**What to do:**
Your output should repeat each record below with no differences.

**Records provided:**
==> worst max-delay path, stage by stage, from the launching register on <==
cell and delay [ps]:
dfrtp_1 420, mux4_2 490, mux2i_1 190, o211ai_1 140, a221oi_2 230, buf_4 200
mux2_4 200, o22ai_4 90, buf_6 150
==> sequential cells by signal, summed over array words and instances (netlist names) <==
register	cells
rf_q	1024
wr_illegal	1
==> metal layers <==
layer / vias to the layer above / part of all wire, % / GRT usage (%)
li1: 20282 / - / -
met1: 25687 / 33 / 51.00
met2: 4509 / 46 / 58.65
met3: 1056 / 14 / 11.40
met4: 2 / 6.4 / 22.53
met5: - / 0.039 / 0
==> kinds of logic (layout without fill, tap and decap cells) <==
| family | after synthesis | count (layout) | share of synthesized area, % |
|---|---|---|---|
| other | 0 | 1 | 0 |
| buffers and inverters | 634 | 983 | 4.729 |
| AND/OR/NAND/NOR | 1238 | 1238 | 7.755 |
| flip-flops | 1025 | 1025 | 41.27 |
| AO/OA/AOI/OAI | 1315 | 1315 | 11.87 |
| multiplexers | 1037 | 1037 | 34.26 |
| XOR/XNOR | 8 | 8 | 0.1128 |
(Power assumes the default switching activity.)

**Exercise response:**
==> worst max-delay path, stage by stage, from the launching register on <==
cell and delay [ps]:
dfrtp_1 420, mux4_2 490, mux2i_1 190, o211ai_1 140, a221oi_2 230, buf_4 200
mux2_4 200, o22ai_4 90, buf_6 150
==> sequential cells by signal, summed over array words and instances (netlist names) <==
register	cells
rf_q	1024
wr_illegal	1
==> metal layers <==
layer / vias to the layer above / part of all wire, % / GRT usage (%)
li1: 20282 / - / -
met1: 25687 / 33 / 51.00
met2: 4509 / 46 / 58.65
met3: 1056 / 14 / 11.40
met4: 2 / 6.4 / 22.53
met5: - / 0.039 / 0
==> kinds of logic (layout without fill, tap and decap cells) <==
| family | after synthesis | count (layout) | share of synthesized area, % |
|---|---|---|---|
| other | 0 | 1 | 0 |
| buffers and inverters | 634 | 983 | 4.729 |
| AND/OR/NAND/NOR | 1238 | 1238 | 7.755 |
| flip-flops | 1025 | 1025 | 41.27 |
| AO/OA/AOI/OAI | 1315 | 1315 | 11.87 |
| multiplexers | 1037 | 1037 | 34.26 |
| XOR/XNOR | 8 | 8 | 0.1128 |
(Power assumes the default switching activity.)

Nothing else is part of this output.